John Smith was regarding her with a toothy sarcastic smile. “You’re not being very forthcoming.”

“Is this an interrogation?” she said. “Because if it is, you’ve come to the wrong country to do it.”

“No, no,” said Smith. “I’m just concerned.”

“So you flew over to see me on your government’s tab to find out how your old co-worker was shaping up.”

“Well, not exactly.”

“So why did they send you?”

“It’s not often that two important people end up offing two members of the Black Hand in a Paris boutique.”

“One member.”

“Two.”

She didn’t respond.

“The gentleman with the sore head? His troubles are at an end.”

“Really?” she said. “Good.” John was waiting for her to say something more. “Well, you can take it from me I didn’t know that there still was a Black Hand.”

“Neither did I,” said John, “but my co-workers,” he
grinned, “just want a report on what happened.”

“Simple. We go shopping across the street from where we’re staying, we get into a situation and it’s resolved quickly. The end.”

“And how’s Jim?”

“I don’t know. We’re not together any more.”

“Why?”

“That’s a personal matter,”

“Come on,” said Smith, “you can say, you’re with a friend now.”

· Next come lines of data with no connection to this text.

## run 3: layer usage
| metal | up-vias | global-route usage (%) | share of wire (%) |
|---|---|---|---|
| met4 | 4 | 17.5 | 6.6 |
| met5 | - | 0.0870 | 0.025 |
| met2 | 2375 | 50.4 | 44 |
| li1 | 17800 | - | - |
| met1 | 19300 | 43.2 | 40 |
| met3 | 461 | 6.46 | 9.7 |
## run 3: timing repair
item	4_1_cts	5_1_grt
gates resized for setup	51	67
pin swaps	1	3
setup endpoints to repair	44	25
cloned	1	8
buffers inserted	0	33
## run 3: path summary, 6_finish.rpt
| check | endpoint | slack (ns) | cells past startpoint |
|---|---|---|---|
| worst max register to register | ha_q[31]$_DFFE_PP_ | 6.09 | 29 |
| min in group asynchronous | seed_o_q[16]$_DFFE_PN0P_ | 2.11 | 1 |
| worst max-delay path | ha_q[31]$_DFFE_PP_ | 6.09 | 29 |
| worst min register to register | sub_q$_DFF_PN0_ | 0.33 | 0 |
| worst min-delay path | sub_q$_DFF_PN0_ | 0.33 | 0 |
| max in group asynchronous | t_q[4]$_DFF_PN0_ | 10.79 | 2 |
Context: an optimization exercise on an open-source flow, tuned for a short achievable clock period and few clock cycles per item. The choices shown serve that exercise and are no tape-out recipe. Function was checked by simulation only, so behaviour that the tests miss may differ from the original. No activity file was given, so power comes from the tool's default toggle rates.

Setup of 01-04:
==> flow/design.v (excerpt) <==
module stack_cpu #(
    parameter int DATA_LEN    = stack_cpu_pkg::data_len,
    parameter int ADDR_LEN    = stack_cpu_pkg::addr_len,
    parameter int STACK_DEPTH = 8
) (
    input  logic                             clk,
    input  logic                             rstn,
    input  logic                             start,
    input  stack_cpu_pkg::opcode_t           opcode,
    input  stack_cpu_pkg::data_word_t        operand,
    output logic                             done,
    output stack_cpu_pkg::data_word_t        stack_top,
    output logic [$clog2(STACK_DEPTH+1)-1:0] stack_count,
    output logic                             fault
);
For scale: about 4100 cells after synthesis, roughly 29 I/O pins.
==> module data_ram, before the edit <==
module data_ram #(
    parameter int DATA_LEN = stack_cpu_pkg::data_len
) (
    input  logic                      clk,
    input  logic                      wr_en,
    input  stack_cpu_pkg::mem_addr_t  addr,
    input  stack_cpu_pkg::data_word_t wr_data,
    output stack_cpu_pkg::data_word_t rd_data,
    output logic                      rd_hit,
    output stack_cpu_pkg::data_word_t wb_word
);
    logic [DATA_LEN-1:0] lvl [9][256];    
    logic                wb_valid;
    logic [7:0]          wb_addr;
    logic [DATA_LEN-1:0] wb_data;
    logic [15:0]         wb_hi, wb_lo;    
    always_ff @(posedge clk) begin
        wb_valid <= wr_en;
        wb_addr  <= addr;
        wb_data  <= wr_data;
        wb_hi    <= wr_en ? (16'd1 << addr[7:4]) : 16'd0;
        wb_lo    <= wr_en ? (16'd1 << addr[3:0]) : 16'd0;
    end
    for (genvar w = 0; w < 256; w++) begin : g_word
        logic [DATA_LEN-1:0] q;
        always_ff @(posedge clk) begin
            if (wb_hi[w / 16] && wb_lo[w % 16]) begin
                q <= wb_data;
            end
        end
        assign lvl[0][w] = q;
    end
    for (genvar l = 0; l < 8; l++) begin : g_lvl
        for (genvar i = 0; i < (256 >> (l + 1)); i++) begin : g_mux
            assign lvl[l+1][i] = addr[l] ? lvl[l][2*i+1] : lvl[l][2*i];
        end
    end
    assign rd_data = lvl[8][0];
    assign rd_hit  = wb_valid && wb_addr == addr;
    assign wb_word = wb_data;
endmodule
==> module stack_cpu, before the edit <==
module stack_cpu #(
    parameter int DATA_LEN    = stack_cpu_pkg::data_len,
    parameter int ADDR_LEN    = stack_cpu_pkg::addr_len,
    parameter int STACK_DEPTH = 8
) (
    input  logic                             clk,
    input  logic                             rstn,
    input  logic                             start,
    input  stack_cpu_pkg::opcode_t           opcode,
    input  stack_cpu_pkg::data_word_t        operand,
    output logic                             done,
    output stack_cpu_pkg::data_word_t        stack_top,
    output logic [$clog2(STACK_DEPTH+1)-1:0] stack_count,
    output logic                             fault
);
    localparam int CNT_W = $clog2(STACK_DEPTH + 1);
    logic is_push, is_load, is_store, is_alu;
    logic full, empty, lt2, full_q, empty_q, lt2_q;
    logic push_ok, load_ok, pop_op;
    logic [DATA_LEN-1:0] rest_q, top_n_q, ld_q, ld_n_q, alu_n_q;
    logic [DATA_LEN-1:0] top_i, top_d, second, rd_data, alu_r;
    logic [DATA_LEN-1:0] ld_d, alu_d, keep_d, wb_word;
    logic                rd_hit;
    logic [CNT_W-1:0]    count_q, count_n_q, count, count_d;
    assign done = start;
    assign is_push  = start && opcode == stack_cpu_pkg::OP_PUSH;
    assign is_load  = start && opcode == stack_cpu_pkg::OP_LOAD;
    assign is_store = start && opcode == stack_cpu_pkg::OP_STORE;
    assign is_alu   = start && opcode[3:2] == 2'b10;
    assign full  = full_q;
    assign empty = empty_q;
    assign lt2   = lt2_q;
    assign push_ok = (is_push || is_load) && !full;
    assign load_ok = is_load && !full;
    assign pop_op  = is_store || is_alu;
    assign stack_top   = ld_q | rest_q;
    assign stack_count = count_q;
    assign count       = ~count_n_q;
    always_comb begin
        count_d = count;
        if (push_ok) begin
            count_d = count + 1'b1;
        end else if (is_store) begin
            if (!empty) count_d = count - 1'b1;
        end else if (is_alu) begin
            if (!lt2) count_d = count - 1'b1;
            else      count_d = CNT_W'(1);
        end
    end
    assign top_i = ~(ld_n_q & alu_n_q & top_n_q);
    stack_alu_unit #(.DATA_LEN(DATA_LEN)) u_alu (
        .a(second), .b(top_i), .op(opcode[1:0]), .r(alu_r)
    );
    stack_memory #(.DATA_LEN(DATA_LEN), .STACK_DEPTH(STACK_DEPTH)) u_stack (
        .clk(clk), .rstn(rstn), .push(push_ok), .pop(pop_op),
        .top(top_i), .second(second)
    );
    data_ram #(.DATA_LEN(DATA_LEN)) u_ram (
        .clk(clk), .wr_en(is_store), .addr(operand), .wr_data(top_i),
        .rd_data(rd_data), .rd_hit(rd_hit), .wb_word(wb_word)
    );
    always_comb begin
        top_d = top_i;
        if (load_ok && rd_hit) begin
            top_d = wb_word;
        end else if (is_push && !full) begin
            top_d = operand;
        end else if (is_store) begin
            top_d = second;
        end
    end
    assign ld_d   = (load_ok && !rd_hit) ? rd_data : '0;
    assign alu_d  = is_alu ? alu_r : '0;
    assign keep_d = ((load_ok && !rd_hit) || is_alu) ? '0 : top_d;
    always_ff @(posedge clk or negedge rstn) begin
        if (!rstn) begin
            ld_n_q  <= '1;
            alu_n_q <= '1;
            top_n_q <= '1;
        end else begin
            ld_n_q  <= ~ld_d;
            alu_n_q <= ~alu_d;
            top_n_q <= ~keep_d;
        end
    end
    always_ff @(posedge clk or negedge rstn) begin
        if (!rstn) begin
            rest_q <= '0;
            ld_q   <= '0;
            count_q   <= '0;
            count_n_q <= '1;
            full_q    <= 1'b0;
            empty_q   <= 1'b1;
            lt2_q     <= 1'b1;
            fault  <= 1'b0;
        end else begin
            rest_q <= alu_d | keep_d;
            ld_q   <= ld_d;
            count_q   <= count_d;
            count_n_q <= ~count_d;
            full_q    <= count_d == CNT_W'(STACK_DEPTH);
            empty_q   <= count_d == '0;
            lt2_q     <= count_d < CNT_W'(2);
            if (((is_push || is_load) && full) || (is_store && empty) || (is_alu && lt2)) begin
                fault <= 1'b1;
            end
        end
    end
endmodule
==> flow/config.mk <==
export PLATFORM = sky130hd
export DESIGN_NAME = stack_cpu
export DESIGN_NICKNAME = stack_cpu
export VERILOG_FILES = /design/flow/design.v
export SDC_FILE = /design/flow/constraint.sdc
export NUM_CORES = 4
export LEC_CHECK = 0
export CAP_MARGIN = 20
export CORE_MARGIN = 2
export CORE_UTILIZATION = 60
export PLACE_DENSITY = 0.7
export SETUP_SLACK_MARGIN = 2.4
export SLEW_MARGIN = 20
==> flow/constraint.sdc <==
create_clock -name core_clock -period 5.0 [get_ports {clk}]
set_input_delay 1.0000 -clock core_clock [delete_from_list [all_inputs] [get_ports {clk}]]
set_output_delay 1.0000 -clock core_clock [all_outputs]
set_load 0.01 [all_outputs]
run.sh (not shown) runs the stock make flow with config.mk's settings and CLKGATE_MAP_FILE= SYNTH_SCRIPT=/design/flow/synth_recipe.tcl, a recipe that flattens the netlist after the stock synthesis.
Testbench counts of 01-04, summed over its fixed seeds: cycles 16,008, instrs 16,000.
The following lists how 08-15 was set up differently from 01-04:
--- a/flow/design.v
+++ b/flow/design.v
@@ -59,15 +59,13 @@
     parameter int DATA_LEN = stack_cpu_pkg::data_len
 ) (
     input  logic                      clk,
     input  logic                      wr_en,
     input  stack_cpu_pkg::mem_addr_t  addr,
     input  stack_cpu_pkg::data_word_t wr_data,
-    output stack_cpu_pkg::data_word_t rd_data,
-    output logic                      rd_hit,
-    output stack_cpu_pkg::data_word_t wb_word
+    output stack_cpu_pkg::data_word_t rd_data
 );
     logic [DATA_LEN-1:0] lvl [9][256];    
     logic                wb_valid;
     logic [7:0]          wb_addr;
     logic [DATA_LEN-1:0] wb_data;
     logic [15:0]         wb_hi, wb_lo;    
@@ -89,15 +87,13 @@
     end
     for (genvar l = 0; l < 8; l++) begin : g_lvl
         for (genvar i = 0; i < (256 >> (l + 1)); i++) begin : g_mux
             assign lvl[l+1][i] = addr[l] ? lvl[l][2*i+1] : lvl[l][2*i];
         end
     end
-    assign rd_data = lvl[8][0];
-    assign rd_hit  = wb_valid && wb_addr == addr;
-    assign wb_word = wb_data;
+    assign rd_data = (wb_valid && wb_addr == addr) ? wb_data : lvl[8][0];
 endmodule
 `timescale 1ns/1ps
 `timescale 1ns/1ps
 module stack_alu_unit #(
     parameter int DATA_LEN = stack_cpu_pkg::data_len
 ) (
@@ -162,31 +158,30 @@
     output stack_cpu_pkg::data_word_t        stack_top,
     output logic [$clog2(STACK_DEPTH+1)-1:0] stack_count,
     output logic                             fault
 );
     localparam int CNT_W = $clog2(STACK_DEPTH + 1);
     logic is_push, is_load, is_store, is_alu;
-    logic full, empty, lt2, full_q, empty_q, lt2_q;
+    logic full, empty, lt2;
     logic push_ok, load_ok, pop_op;
-    logic [DATA_LEN-1:0] rest_q, top_n_q, ld_q, ld_n_q, alu_n_q;
+    logic [DATA_LEN-1:0] top_q, top_n_q, ld_q, ld_n_q, alu_q, alu_n_q;
     logic [DATA_LEN-1:0] top_i, top_d, second, rd_data, alu_r;
-    logic [DATA_LEN-1:0] ld_d, alu_d, keep_d, wb_word;
-    logic                rd_hit;
+    logic [DATA_LEN-1:0] ld_d, alu_d, keep_d;
     logic [CNT_W-1:0]    count_q, count_n_q, count, count_d;
     assign done = start;
     assign is_push  = start && opcode == stack_cpu_pkg::OP_PUSH;
     assign is_load  = start && opcode == stack_cpu_pkg::OP_LOAD;
     assign is_store = start && opcode == stack_cpu_pkg::OP_STORE;
     assign is_alu   = start && opcode[3:2] == 2'b10;
-    assign full  = full_q;
-    assign empty = empty_q;
-    assign lt2   = lt2_q;
+    assign full  = (count == CNT_W'(STACK_DEPTH));
+    assign empty = (count == '0);
+    assign lt2   = (count < CNT_W'(2));
     assign push_ok = (is_push || is_load) && !full;
     assign load_ok = is_load && !full;
     assign pop_op  = is_store || is_alu;
-    assign stack_top   = ld_q | rest_q;
+    assign stack_top   = ld_q | alu_q | top_q;
     assign stack_count = count_q;
     assign count       = ~count_n_q;
     always_comb begin
         count_d = count;
         if (push_ok) begin
             count_d = count + 1'b1;
@@ -204,27 +199,25 @@
     stack_memory #(.DATA_LEN(DATA_LEN), .STACK_DEPTH(STACK_DEPTH)) u_stack (
         .clk(clk), .rstn(rstn), .push(push_ok), .pop(pop_op),
         .top(top_i), .second(second)
     );
     data_ram #(.DATA_LEN(DATA_LEN)) u_ram (
         .clk(clk), .wr_en(is_store), .addr(operand), .wr_data(top_i),
-        .rd_data(rd_data), .rd_hit(rd_hit), .wb_word(wb_word)
+        .rd_data(rd_data)
     );
     always_comb begin
         top_d = top_i;
-        if (load_ok && rd_hit) begin
-            top_d = wb_word;
-        end else if (is_push && !full) begin
+        if (is_push && !full) begin
             top_d = operand;
         end else if (is_store) begin
             top_d = second;
         end
     end
-    assign ld_d   = (load_ok && !rd_hit) ? rd_data : '0;
+    assign ld_d   = load_ok ? rd_data : '0;
     assign alu_d  = is_alu ? alu_r : '0;
-    assign keep_d = ((load_ok && !rd_hit) || is_alu) ? '0 : top_d;
+    assign keep_d = (load_ok || is_alu) ? '0 : top_d;
     always_ff @(posedge clk or negedge rstn) begin
         if (!rstn) begin
             ld_n_q  <= '1;
             alu_n_q <= '1;
             top_n_q <= '1;
         end else begin
@@ -232,28 +225,24 @@
             alu_n_q <= ~alu_d;
             top_n_q <= ~keep_d;
         end
     end
     always_ff @(posedge clk or negedge rstn) begin
         if (!rstn) begin
-            rest_q <= '0;
+            top_q  <= '0;
             ld_q   <= '0;
+            alu_q  <= '0;
             count_q   <= '0;
             count_n_q <= '1;
-            full_q    <= 1'b0;
-            empty_q   <= 1'b1;
-            lt2_q     <= 1'b1;
             fault  <= 1'b0;
         end else begin
-            rest_q <= alu_d | keep_d;
+            top_q  <= keep_d;
             ld_q   <= ld_d;
+            alu_q  <= alu_d;
             count_q   <= count_d;
             count_n_q <= ~count_d;
-            full_q    <= count_d == CNT_W'(STACK_DEPTH);
-            empty_q   <= count_d == '0;
-            lt2_q     <= count_d < CNT_W'(2);
             if (((is_push || is_load) && full) || (is_store && empty) || (is_alu && lt2)) begin
                 fault <= 1'b1;
             end
         end
     end
 endmodule
==> summary.txt <==
- Diff 08-15..01-04 | synthesized cell count | negligible
- NOTE combinational power 01-04->08-15 increased by more than 10%
- Taking 01-04 as the reference, in 08-15 aggregate routed wire length went down by 1.4%, post-synthesis sequential element count was more or less identical, area added between synthesis and finish went down by 0.70 points, post-route standard cell area excluding fillers was more or less identical, post-layout instance count excluding filler cells went down by about 0.5%.
- Against 01-04 as the reference, 08-15 delivers a higher setup slack of the critical path after layout.
- Between 08-15 and 01-04, the difference in number of sinks driven by the clock tree is negligible.
- Async set-reset flop share out of synthesis delta for 08-15 relative to 01-04: 0.22 points higher
Testbench counts of 08-15, summed over its fixed seeds: cycles 16,008, instrs 16,000.

## port drivers added, routing unchanged
No port has a modelled driver above. Below, the same layouts with a new extraction and two added sets of constraints. Step 1, drivers: a clkbuf_16 drives clk and a buf_2 each remaining input, both assumed. Step 2 also shifts input and output timing later by t, the mid clock arrival at the registers, as if the neighbouring blocks saw the same clock. a / b / c = ideal / step 1 / step 2; a / b = the first two.
| run | shift t [ns] | setup WS [ns] | worst register clock-pin slew, ns |
|---|---|---|---|
| 01-04 | 0.919 | 2.131 / 1.834 / 0.915 | 0.07 / 0.07 |
| 08-15 | 0.922 | 2.174 / 1.858 / 0.936 | 0.07 / 0.07 |
After both steps every run listed still meets setup and hold. For 08-15, which loses most, drivers alone change the setup slack by -0.316 ns; drivers and shift together by -1.238 ns.
Background: an optimization exercise with open tools, aiming at small area. Do not read the settings as production practice.
At most, simulation tests tie the RTL to the original design; equivalence was not proved.
Power and IR drop assume default switching activity.

Design eth_tx_top, start of the top module:
module eth_tx_top
(
    input  logic        clk,
    input  logic        rst_n,
    input  logic        tx_start,
    input  logic [1:0]  tx_kind,
    input  logic        arp_op,
    input  logic [47:0] des_mac,
    input  logic [31:0] des_ip,
    input  logic [15:0] payload_len,
    input  logic [7:0]  payload_data,
    output logic        rdy,
    output logic [1:0]  busy_kind,
    output logic        payload_req,
    output logic        gmii_tx_en,
    output logic [7:0]  gmii_txd
);
For scale: about 820 cells after synthesis, roughly 120 I/O pins, roughly 7800 um^2 of cells after synthesis.
clock: 5.0 ns
lec_check: 0
cap_margin: 0
core_margin: 2
core_utilization: 40
slew_margin: 0
standard.sh (not shown) runs the stock make flow with config.mk's settings and CLKGATE_MAP_FILE= SYNTH_SCRIPT=/design/flow/synth_recipe.tcl, a recipe that flattens the netlist after the stock synthesis.
==> flow/flow/run.sh <==
#!/bin/bash
# Synthesis as the standard one but with an area-oriented abc script (flow/area.abc),
# then the standard layout with buf_1 port buffers and a clkbuf_8 clock tree without
# dummy loads; global placement keeps no resizer changes. Each make run's full output goes to its own log here.
set -euo pipefail
W=$PWD
export FLOW_ABC_SCRIPT=$W/flow/area.abc
make -C "$FLOW_HOME" DESIGN_CONFIG=$W/config.mk WORK_HOME=$W/orfs CLKGATE_MAP_FILE= \
  SYNTH_SCRIPT=$W/flow/synth_area.tcl synth > synth_flow.log 2>&1
export BUFFER_PORTS_ARGS="-buffer_cell sky130_fd_sc_hd__buf_1"
export GPL_KEEP_OVERFLOW=0
export CTS_ARGS="-sink_clustering_enable -repair_clock_nets -dont_use_dummy_load -buf_list sky130_fd_sc_hd__clkbuf_8"
bash standard.sh > standard_flow.log 2>&1
==> flow/flow/area.abc <==
strash
&get -n
&fraig -x
&put
scorr
dc2
balance
rewrite
refactor
balance
rewrite
rewrite -z
balance
refactor -z
rewrite -z
balance
strash
&get -n
&dch -f
&nf -R 1000 -p
&put
==> flow/flow/synth_area.tcl <==
# synth_recipe.tcl with one change: abc maps the combinational logic with flow/area.abc
# (an area-recovering script) in place of ORFS's speed script. Registers are untouched.
proc synth {args} { yosys synth -nofsm -noshare {*}$args }
proc abc {args} {
  set i [lsearch -exact $args -script]
  if { $i >= 0 } {
    set args [lreplace $args [expr {$i + 1}] [expr {$i + 1}] $::env(FLOW_ABC_SCRIPT)]
  }
  yosys abc {*}$args
}
source $::env(SCRIPTS_DIR)/synth.tcl
# left out here: clear keep_hierarchy, flatten, clean up, hide names made inside functions, write 1_2_yosys.v
Change:
--- a/flow/design.v
+++ b/flow/design.v
@@ -206,27 +206,23 @@
     end
     assign use_dflt = !(mac_nz && ip_nz) && (k >= 7'd30) && (k <= 7'd39);
     assign tap0     = use_dflt ? dflt : ring[0];
     always_ff @(posedge clk) begin
         rem <= (payload_len[10:0] & {11{accept}}) | ((rem - {10'd0, payload_req}) & {11{!idle}});
     end
     assign payload_req = more && (k >= 7'd71) && (k <= 7'd89);
     always_ff @(posedge clk) begin
         req_d <= payload_req;
     end
     logic       short_len, add20, lc3, lc4, lc5;
-    always_ff @(posedge clk) begin
-        short_len <= (accept && payload_len[10:5] == 6'd0 &&
-                      !(payload_len[4] && (payload_len[3] || payload_len[2] || payload_len[1]))) ||
-                     (short_len && !idle);
-    end
+    assign short_len = (rem[10:5] == 6'd0) && !(rem[4] && (rem[3] || rem[2] || rem[1]));
     assign body_len  = short_len ? 11'd18 : rem;
     assign add20       = k[1];
     assign len_sum[1:0] = body_len[1:0];
     assign len_sum[2]   = body_len[2] ^ add20;
     assign lc3          = body_len[2] && add20;
     assign len_sum[3]   = !(body_len[3] ^ lc3);
     assign lc4          = body_len[3] || lc3;
     assign len_sum[4]   = body_len[4] ^ add20 ^ lc4;
     assign lc5          = (body_len[4] && add20) || (body_len[4] && lc4) || (add20 && lc4);
     assign len_sum[10:5] = body_len[10:5] + {5'd0, lc5};
     always_ff @(posedge clk) begin
@@ -320,27 +316,27 @@
                         7'd58: cb = board_ip[31:24];
                         7'd59: cb = board_ip[23:16];
                         7'd60: cb = board_ip[15:8];
                         7'd61: cb = board_ip[7:0];
                         default: cb = 8'h00;
                     endcase
                 end
             end
         endcase
     end
     assign hdr = cb | (var_byte & {8{!(k >= 7'd36 && k <= 7'd39)}});
-    always_ff @(posedge clk) begin
-        fb <= hdr | (payload_data & {8{req_d}});
-    end
-    assign crc_en = (k >= 7'd31) && (k <= 7'd90);
+    logic [7:0] fb_d;
+    assign fb_d   = hdr | (payload_data & {8{req_d}}) | (~crc[7:0] & {8{k >= 7'd90 && k <= 7'd93}});
+    assign crc_en = (k >= 7'd30) && (k <= 7'd89);
     crc32_gen u_crc (
         .clk     (clk),
         .en      (crc_en),
-        .data    (fb),
+        .data    (fb_d),
         .crc_reg (crc)
     );
     always_ff @(posedge clk) begin
-        txd_r <= fb | (~crc[7:0] & {8{k >= 7'd91 && k <= 7'd94}});
+        fb    <= fb_d;
+        txd_r <= fb;
     end
     assign gmii_tx_en = (k >= 7'd24) && (k <= 7'd95);
     assign gmii_txd   = gmii_tx_en ? txd_r : 8'h00;
 endmodule
Result:
- The new run finished clean
- utilization grows by 1.6 points
- global-route usage grows by 0.36 points
- wire length grows by 1.3%
- fmax shrinks by 1.6%
- flip-flop and latch count shrinks by 1
- power shrinks by 1.3%
- design area grows by 1.0%
- worst setup slack is worse by 0.074 ns
- final cell count hardly moves
- clock-buffer cell count does not change
- worst hold slack hardly moves
The RTL of the first run of this note was laid out without a check of its function.

==> static timing again, ports no longer ideal <==
Ports are ideal in the flow. The routed layouts listed here were re-timed in OpenROAD. Step 1 sets driving cells, clkbuf_16 on the clock port and buf_2 on the other inputs (assumed; they add their load-dependent delay and slew). Step 2 moves the port delays by t, midway between the first and last clock arrival at a register: inputs arrive t later, outputs are due t later. That takes back most of the time a late clock gives input paths. Slacks: ideal / step 1 / step 2; pairs: ideal / step 1.
run	t, ns	setup WS [ns]	worst hold slack (ns)	worst register clock-pin slew, ns
the first run	0.489	0.273 / 0.273 / 0.273	0.324 / 0.324 / 0.324	0.12 / 0.12
the second run	0.495	0.198 / 0.198 / 0.198	0.326 / 0.326 / 0.326	0.11 / 0.11
After both steps setup and hold are still met in every run listed.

She rolled the pearl on her BlackBerry. “At this rate you might not be a friend for much longer. Work it out for yourself.”

“I’ll ask Jim.”

“You do that.”

 

The markets were getting wilder. The indices were thrashing around three and four per cent a day and the Forex markets were gyrating like an Internet dancing parrot listening to Gabba.

Jim rammed his buying and selling into every twist and turn in the markets with his multi-billion-pound positions. By the end of the month he would hit the ten billion, and on he would go to a hundred billion and continue until he was the first trillionaire in the history of the world.

The moustache was good: he looked like a serious fellow. He had scraped the beard off the week before.

Every now and again he would minimise his trading software and look at the wallpaper on his desktop. He thought about resetting the default, but instead he stared at the picture of Jane. He wanted to call her, but how could he?
She had said it all in her email. He wasn’t the guy for her. Of course he wasn’t. He was no brick-shithouse special-forces officer, with a chiselled chin and muscles on his muscles. He was no martial artist, PhD genius superhero. He was just a common bloke with some freaky crystal-ball-reading skill. Princesses didn’t marry milkmen, goddesses didn’t fall for mortals, and money didn’t buy love. In fact, it poisoned it.

He was trading so big now that he could tell the market knew he was there. When he went long the market rose, and when he went short it fell. He was becoming part of the market itself. That was strangely gratifying. He was bullying the world.

The phone rang. He brought up his trading software to cover the picture of Jane.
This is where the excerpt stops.